Igualmente, la búsqueda de puntos de común interés resulta clave en la
negociación, así como la oportunidad temporal, esto es, aprovechar la
conveniencia del balance del poder (en el caso Colombiano, y nuevamente por
paradójico que suene, la ofensiva de la seguridad democrática y el aparente
debilitamiento del principal contendor pueden estar creando la oportunidad
temporal ideal para el inicio de un proceso de paz con posibilidades de éxito).
A
estos factores De Klerk se refiere como “ventanas de oportunidad”, afirmando
que “la tarea de los hombres de Estado es reconocer estas ventanas de
oportunidad”. Acto seguido añadió que la inclusión también fue fundamental en
su proceso, y según eso “los partidos pequeños también reclamaron la
copropiedad del proceso”.
Otro
de los factores clave sobre los cuales se extendió el conferencista, fue el de
la necesidad de crear resultados en los que todas las partes ganan, y subrayó
cómo las “sociedades del post-conflicto deberían establecer comisiones de
verdad y reconciliación”, porque “la paz hace que valgan la pena todos los
sacrificios y riesgos”.
Finalmente,
respondiendo algunas preguntas formuladas por el director del evento, De Klerk
soltó las siguientes frases:
-
Sobre
qué tanta impunidad es aceptable: “La necesaria, siempre y cuando los crímenes
hayan obedecido a móviles políticos”.
-
Sobre
la estrategia del gobierno colombiano presentada por Frank Pearl: “Hay un
esfuerzo de buena fe y Colombia está apuntando en la dirección correcta”.
-
Sobre
su mayor error en el proceso surafricano: “Hubiera tomado todas las principales
decisiones otra vez.
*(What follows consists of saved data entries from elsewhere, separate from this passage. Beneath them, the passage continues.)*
--- src/rtl/rtc_bus_sequencer_if.sv ---
`default_nettype none
// ============================================================================
// Module      : rtc_bus_sequencer_if
// Description : Request handshake and bus-cycle FSM signals of the RTC
//               transaction sequencer.
// Revision    : 1.0 - initial release
// ============================================================================
interface rtc_bus_sequencer_if;
    logic       req;
    logic       req_wr;
    logic [7:0] req_addr;
    logic [7:0] req_wdata;
    logic       ack;
    logic [7:0] rdata;
    logic       busy;
    logic       timeout_err;
    logic       do_it;
    logic       w_r;
    logic       send_add;
    logic       send_data;
    logic       read_data;
    logic [7:0] ad_out;
    logic       ad_oe;
    logic [7:0] ad_in;

    // Requester plus bus-cycle FSM side
    modport master (
        output req, req_wr, req_addr, req_wdata,
        input  ack, rdata, busy, timeout_err,
        input  do_it, w_r,
        output send_add, send_data, read_data,
        input  ad_out, ad_oe,
        output ad_in
    );

    // Sequencer side
    modport slave (
        input  req, req_wr, req_addr, req_wdata,
        output ack, rdata, busy, timeout_err,
        output do_it, w_r,
        input  send_add, send_data, read_data,
        output ad_out, ad_oe,
        input  ad_in
    );
endinterface
`default_nettype wire

--- src/rtl/rtc_bus_sequencer.sv ---
`default_nettype none
// ============================================================================
// Module      : rtc_bus_sequencer
// Description : Single-register read/write front-end for the RTC parallel bus;
//               starts one bus cycle, drives address/data, captures read data.
// Revision    : 1.0 - initial release
// ============================================================================
module rtc_bus_sequencer #(
    parameter int TIMEOUT_CYC = 48
) (
    input  wire logic             clk,
    input  wire logic             reset,
    rtc_bus_sequencer_if.slave    bus
);

    localparam logic [5:0] c_last_cnt = 6'(TIMEOUT_CYC - 1);

    typedef enum logic [2:0] {
        S_IDLE      = 3'd0,
        S_START     = 3'd1,
        S_WAIT_ADD  = 3'd2,
        S_WAIT_DATA = 3'd3,
        S_DONE      = 3'd4
    } state_t;

    state_t      r_state;
    state_t      w_next;

    logic        r_wr;
    logic [7:0]  r_addr;
    logic [7:0]  r_wdata;
    logic [7:0]  r_rdata;
    logic [5:0]  r_cnt;
    logic        r_add_q;
    logic        r_data_q;
    logic        r_rd_q;
    logic        r_captured;

    logic        w_add_fall;
    logic        w_final_fall;
    logic        w_rd_rise;
    logic        w_expired;
    logic        w_busy;
    logic        w_do_it;
    logic        w_ack;
    logic        w_timeout;
    logic        w_oe;
    logic [7:0]  w_ad_out;

    // Phase-flag history only records flags that belong to the current state,
    // so a stray flag can never fake an edge after a state change.
    assign w_add_fall   = r_add_q & ~bus.send_add;
    assign w_final_fall = r_wr ? (r_data_q & ~bus.send_data)
                               : (r_rd_q & ~bus.read_data);
    assign w_rd_rise    = (r_state == S_WAIT_DATA) & ~r_wr & bus.read_data
                          & ~r_rd_q & ~r_captured;
    assign w_expired    = (r_cnt == c_last_cnt);

    always_comb begin
        w_next    = r_state;
        w_busy    = 1'b1;
        w_do_it   = 1'b0;
        w_ack     = 1'b0;
        w_timeout = 1'b0;
        w_oe      = 1'b0;
        w_ad_out  = 8'h00;
        case (r_state)
            S_IDLE: begin
                w_busy = 1'b0;
                if (bus.req) begin
                    w_next = S_START;
                end
            end
            S_START: begin
                w_do_it = 1'b1;
                w_next  = S_WAIT_ADD;
            end
            S_WAIT_ADD: begin
                w_ad_out = r_addr;
                w_oe     = bus.send_add;
                if (w_add_fall) begin
                    w_next = S_WAIT_DATA;
                end else if (w_expired) begin
                    w_timeout = 1'b1;
                    w_next    = S_IDLE;
                end
            end
            S_WAIT_DATA: begin
                // Reads keep the bus released: the RTC owns it in this phase.
                if (r_wr) begin
                    w_ad_out = r_wdata;
                    w_oe     = bus.send_data;
                end
                if (w_final_fall) begin
                    w_next = S_DONE;
                end else if (w_expired) begin
                    w_timeout = 1'b1;
                    w_next    = S_IDLE;
                end
            end
            S_DONE: begin
                w_ack  = 1'b1;
                w_next = S_IDLE;
            end
            default: begin
                w_busy = 1'b0;
                w_next = S_IDLE;
            end
        endcase
    end

    always_ff @(posedge clk or negedge reset) begin
        if (!reset) begin
            r_state <= S_IDLE;
        end else begin
            r_state <= w_next;
        end
    end

    always_ff @(posedge clk or negedge reset) begin
        if (!reset) begin
            r_wr       <= 1'b0;
            r_addr     <= 8'h00;
            r_wdata    <= 8'h00;
            r_rdata    <= 8'h00;
            r_cnt      <= 6'd0;
            r_add_q    <= 1'b0;
            r_data_q   <= 1'b0;
            r_rd_q     <= 1'b0;
            r_captured <= 1'b0;
        end else begin
            if ((r_state == S_IDLE) && bus.req) begin
                r_wr    <= bus.req_wr;
                r_addr  <= bus.req_addr;
                r_wdata <= bus.req_wdata;
            end

            r_add_q  <= (r_state == S_WAIT_ADD) & bus.send_add;
            r_data_q <= (r_state == S_WAIT_DATA) & r_wr & bus.send_data;
            r_rd_q   <= (r_state == S_WAIT_DATA) & ~r_wr & bus.read_data;

            // Counter equals the cycle index relative to the do_it cycle.
            if (r_state == S_IDLE) begin
                r_cnt <= 6'd0;
            end else if ((r_state == S_START) || (r_state == S_WAIT_ADD) ||
                         (r_state == S_WAIT_DATA)) begin
                r_cnt <= r_cnt + 6'd1;
            end

            if (r_state == S_START) begin
                r_captured <= 1'b0;
            end else if (w_rd_rise) begin
                r_captured <= 1'b1;
                r_rdata    <= bus.ad_in;
            end
        end
    end

    assign bus.busy        = w_busy;
    assign bus.do_it       = w_do_it;
    assign bus.ack         = w_ack;
    assign bus.timeout_err = w_timeout;
    assign bus.w_r         = (r_state != S_IDLE) & r_wr;
    assign bus.ad_oe       = w_oe;
    assign bus.ad_out      = w_ad_out;
    assign bus.rdata       = r_rdata;

endmodule
`default_nettype wire

--- src/flat_wrapper.sv ---
// flat-port wrapper written by rule: the top's interface ports become plain ports
module rtc_bus_sequencer_flat 
#(
    parameter int TIMEOUT_CYC = 48
)
  (clk, reset, bus_req, bus_req_wr, bus_req_addr, bus_req_wdata, bus_ack, bus_rdata, bus_busy, bus_timeout_err, bus_do_it, bus_w_r, bus_send_add, bus_send_data, bus_read_data, bus_ad_out, bus_ad_oe, bus_ad_in);
  rtc_bus_sequencer_if bus_i ();
  input  wire logic clk;
  input  wire logic reset;
  input wire logic [$bits(bus_i.req)-1:0] bus_req;
  input wire logic [$bits(bus_i.req_wr)-1:0] bus_req_wr;
  input wire logic [$bits(bus_i.req_addr)-1:0] bus_req_addr;
  input wire logic [$bits(bus_i.req_wdata)-1:0] bus_req_wdata;
  output wire logic [$bits(bus_i.ack)-1:0] bus_ack;
  output wire logic [$bits(bus_i.rdata)-1:0] bus_rdata;
  output wire logic [$bits(bus_i.busy)-1:0] bus_busy;
  output wire logic [$bits(bus_i.timeout_err)-1:0] bus_timeout_err;
  output wire logic [$bits(bus_i.do_it)-1:0] bus_do_it;
  output wire logic [$bits(bus_i.w_r)-1:0] bus_w_r;
  input wire logic [$bits(bus_i.send_add)-1:0] bus_send_add;
  input wire logic [$bits(bus_i.send_data)-1:0] bus_send_data;
  input wire logic [$bits(bus_i.read_data)-1:0] bus_read_data;
  output wire logic [$bits(bus_i.ad_out)-1:0] bus_ad_out;
  output wire logic [$bits(bus_i.ad_oe)-1:0] bus_ad_oe;
  input wire logic [$bits(bus_i.ad_in)-1:0] bus_ad_in;
  assign bus_i.req = bus_req;
  assign bus_i.req_wr = bus_req_wr;
  assign bus_i.req_addr = bus_req_addr;
  assign bus_i.req_wdata = bus_req_wdata;
  assign bus_ack = bus_i.ack;
  assign bus_rdata = bus_i.rdata;
  assign bus_busy = bus_i.busy;
  assign bus_timeout_err = bus_i.timeout_err;
  assign bus_do_it = bus_i.do_it;
  assign bus_w_r = bus_i.w_r;
  assign bus_i.send_add = bus_send_add;
  assign bus_i.send_data = bus_send_data;
  assign bus_i.read_data = bus_read_data;
  assign bus_ad_out = bus_i.ad_out;
  assign bus_ad_oe = bus_i.ad_oe;
  assign bus_i.ad_in = bus_ad_in;
  rtc_bus_sequencer #(.TIMEOUT_CYC(TIMEOUT_CYC)) u_core (.clk(clk), .reset(reset), .bus(bus_i));
endmodule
Teníamos que evitar la catástrofe”.
De
Klerk se declaró “firme creyente en el liderazgo consultativo”, y dijo que
“necesitamos más un modelo constitucional que busque el consenso”. Así mismo
dejó claro que es una persona que cree en aquello de las ‘vibraciones’,
manifestando que “la confianza sólo puede ser real si las personas se conocen
mutuamente, abriendo sus mentes y sus corazones”.
Aquí,
en este punto, surge una inquietante duda respecto a qué tan posible sería que
Colombia entrara en un eventual proceso de paz, ya que, como se intuye de las
declaraciones de De Klerk, las personalidades de los representantes de las
partes son claves, y así como él encarnaba con claridad al establecimiento,
Mandela encarnaba con suprema claridad a la disidencia, de modo que en efecto
había dos partes claramente definidas, con rostros y con personalidades
propias, cosa que no sucede en Colombia, donde por un lado tenemos en el
presidente Uribe a un representante del establecimiento, este evidentemente con
rostro y personalidad definidos, mientras por el otro lado no existe un interlocutor
claro que represente las demandas de la contraparte disidente. Desde este punto
de vista, y ateniéndonos a las cifras de popularidad del presidente Uribe y a
la escasa ascendencia de los grupos guerrilleros entre la población (que nos
hace asumir que esos grupos no están reivindicando ningún derecho de la misma),
podríamos concluir que aquí en Colombia no existe conflicto alguno, sino un
desmadre de bandas criminales y mafiosas que han llegado a desestabilizar a la
nación entera, poniendo en entredicho la validez y la virtud de todos sus
poderes.
Entonces,
para llegar a un proceso de paz en Colombia, la principal y más ardua tarea va
a ser encontrar quiénes podrían ser los interlocutores del mismo, y qué
estarían representando cada uno de ellos. Esto, curiosamente, tiene mucha
similitud con la “refundación de la patria” que discutieron algunos colombianos
en Ralito a finales del siglo pasado y comienzos de éste, donde
desafortunadamente la definición de las partes del conflicto, nuevamente, marcó
el fracaso, pues no fue incluyente, sino todo lo contrario, además de
subterránea.
“Tenemos la obligación moral de
restituir la fibra moral del país”
“Peleemos
por la paz”. Así concluyó De Klerk su intervención, haciendo caer en cuenta a
la audiencia sobre la contradicción de los términos. A la luz de todo lo
aprendido durante el Foro de El Espectador, y de las reflexiones que
desencadenó, quedamos con cierta sana esperanza en que de pronto Colombia logre
la paz. Aunque aquí el problema es algo más complejo, pues así como no se
pueden definir con claridad cuáles son los representantes de las partes en
conflicto, tampoco está muy clara cuál es la naturaleza del mismo.